Although aggressive behavior and its consequences has been a topic of concern for centuries, it is only within the recent past that serious attempts to understand aggression have been made. Within the last decade concern has expanded at a very high rate, perhaps impelled by an increase in aggression or the implication of an increase by frequent media reports of aggressive behavior. This apparent increased concern is matched by an increase in research.
This volume brings together for the first time the diverse research strategies that reflect current major approaches to understanding the psychology of aggression. It deals with both basic laboratory research and the implications of such research for clinical work.
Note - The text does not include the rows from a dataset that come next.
What follows belongs to an exercise in optimizing a design on an open flow for small area and few clock cycles; a production flow would make more cautious choices. Function was checked by simulation only, so behaviour that the tests miss may differ from the original. Power and IR drop assume default switching activity.

==> flow/design.v (outline; a module is shown in full before it is edited, if it fits) <==
// module alu: 609 lines
module alu #(
	parameter INST_W = 4,
	parameter INT_W  = 6,
	parameter FRAC_W = 10,
	parameter DATA_W = INT_W + FRAC_W
)(
	input                      i_clk,
	input                      i_rst_n,
	input                      i_in_valid,
	output                     o_busy,
	input         [INST_W-1:0] i_inst,
	input  signed [DATA_W-1:0] i_data_a,
	input  signed [DATA_W-1:0] i_data_b,
	output                     o_out_valid,
	output        [DATA_W-1:0] o_data
);
  // ...
==> flow/run.sh <==
#!/bin/bash
# synth_recipe.tcl (not shown) runs the flow's synth.tcl, then flattens the netlist and writes it again
# the make line also repeats each setting of config.mk as NAME=value (left out here)
make -C /OpenROAD-flow-scripts/flow DESIGN_CONFIG=/design/flow/config.mk WORK_HOME=/design/flow/orfs CLKGATE_MAP_FILE= SYNTH_SCRIPT=/design/flow/synth_recipe.tcl finish
==> flow/config.mk <==
export PLATFORM = sky130hd
export DESIGN_NAME = alu
export DESIGN_NICKNAME = alu
export VERILOG_FILES = /design/flow/design.v
export SDC_FILE = /design/flow/constraint.sdc
export NUM_CORES = 4
export LEC_CHECK = 0
export ABC_AREA = 1
export CAP_MARGIN = 20
export CORE_MARGIN = 2
export CORE_UTILIZATION = 45
export SLEW_MARGIN = 20
==> flow/constraint.sdc <==
create_clock -name core_clock -period 10.0 [get_ports {i_clk}]
set_input_delay 2.0000 -clock core_clock [delete_from_list [all_inputs] [get_ports {i_clk}]]
set_output_delay 2.0000 -clock core_clock [all_outputs]
set_load 0.01 [all_outputs]
==> flow_summary.toml, run 1 <==
[worst_setup_path]
cp.buffers_inverters = 8
path_class = "input port to flop"
worst_setup_path_end_kind = "flop"
crit_path_end = "out_d_r[1]$_DFF_P_"

[clock_tree]
htreeDepth = 2
cts_resized = 0
cts_buffers = 39
cts_root_buf = "clkbuf_16"
ctsHoldBuffers = 0
cts_tree = "done"
clkTransAtPathRegs_ps = 60

[outcome]
status = "finished clean"

[layout]
final_cells = 3651
buffer_area_share_pct = 5.07
seq_share_pct = 36.8
multi_input_area_share_pct = 45.3
reg_top3 = "acc_d: 320 flops, acc_v: 16 flops, out_d_r: 16 flops"
fin_area_um2 = 28200
largest_reg_flops = 320
nets = 3097

[grt]
antenna_found_initial = 0
grt_use_met1_pct = 40.2
grt_use_met2_pct = 47.6
grt_pass1_wl_mm = 127

[yosys]
synth_seq_area_share_pct = 41.3
synth_top_family_by_area = "simple AND/OR/NAND/NOR gates"
synth-edff-count = 320
yosys_warnings = 2
syn_area_um2 = 25000
synthArstFlopShare_pct = 4.82

[timing]
rsz0062_at_grt = "false"
tightest_slew_ps = 1110
fmax_mhz = 107

[hold_path]
hold_path.startpoint = "acc_v[0]$_DFFE_PN0P_"

[floorplanning]
die_x_um = 240
start_util_pct = 45.5

[placement]
dp.cells = 3581
dp_hpwl_mm = 62.5
globalplace.congestion = 1.01

[power_and_ir_drop]
peakVddDrop_v = 0.000472
clkPwrFrac_pct = 19.2
intPower_mw = 3.89

[detailed_routing]
drt-total-wl_mm = 84.2
post_drt_wl_per_cell_um = 23.1

[run]
drv_cap = 0
Testbench counts, summed over its fixed seeds: cycles 8,008.
==> run 2, diff against run 1 <==
--- a/flow/config.mk
+++ b/flow/config.mk
@@ -6,7 +6,8 @@
 export NUM_CORES = 4
 export LEC_CHECK = 0
 export ABC_AREA = 1
-export CAP_MARGIN = 20
+export CAP_MARGIN = 0
 export CORE_MARGIN = 2
 export CORE_UTILIZATION = 45
-export SLEW_MARGIN = 20
+export CTS_BUF_LIST = sky130_fd_sc_hd__clkbuf_4
+export SLEW_MARGIN = 0
==> run 2 against run 1 <==
  * Total power decreased by 2.5%
  * Worst hold slack better by 1.2 ps
  * Critical path depth did not move
  * Sequential power hardly changed
  * Count of clock-buffer cells in the layout grew 83
  * Non-clock buffer count is the same
  * Area after synthesis did not move
  * Final area down 0.48%
  * Clock power is 12% lower
  * Global-route usage grew 0.34 points
  * Sequential share of layout area increased by 0.18 points
  * Register-to-register slack better by 100 ps
  * Highest routed layer unchanged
Each chapter is designed to provide a databased analysis of aggressive behavior and an explanation of the research tactics used to obtain such data.Included in the book are a review of physiological variables in aggression; an assessment of neonatal variables in a developmental analysis of aggression; an examination of genetics and aggression; research on the Pain-Aggression hypothesis in human and non-human subjects; and an exposition of a social learning model of aggression. Theses analyses are significantly amplified by a moment-by-moment sequential analysis of the behavior of aggressive children, and by an examination of the role of semantic conditioning in the ontogeny of human aggressive repertoires. The final chapter (written by the editor) examines recurring problems in aggression research in general and considers points of consensus among the contributors to the volume.
Control of Aggression will interest clinical psychologists and the full spectrum of other scientists engaged in research on the subject, including behavioral pharmacologists and biologists, geneticists, physiological and social psychologists, and sociologists.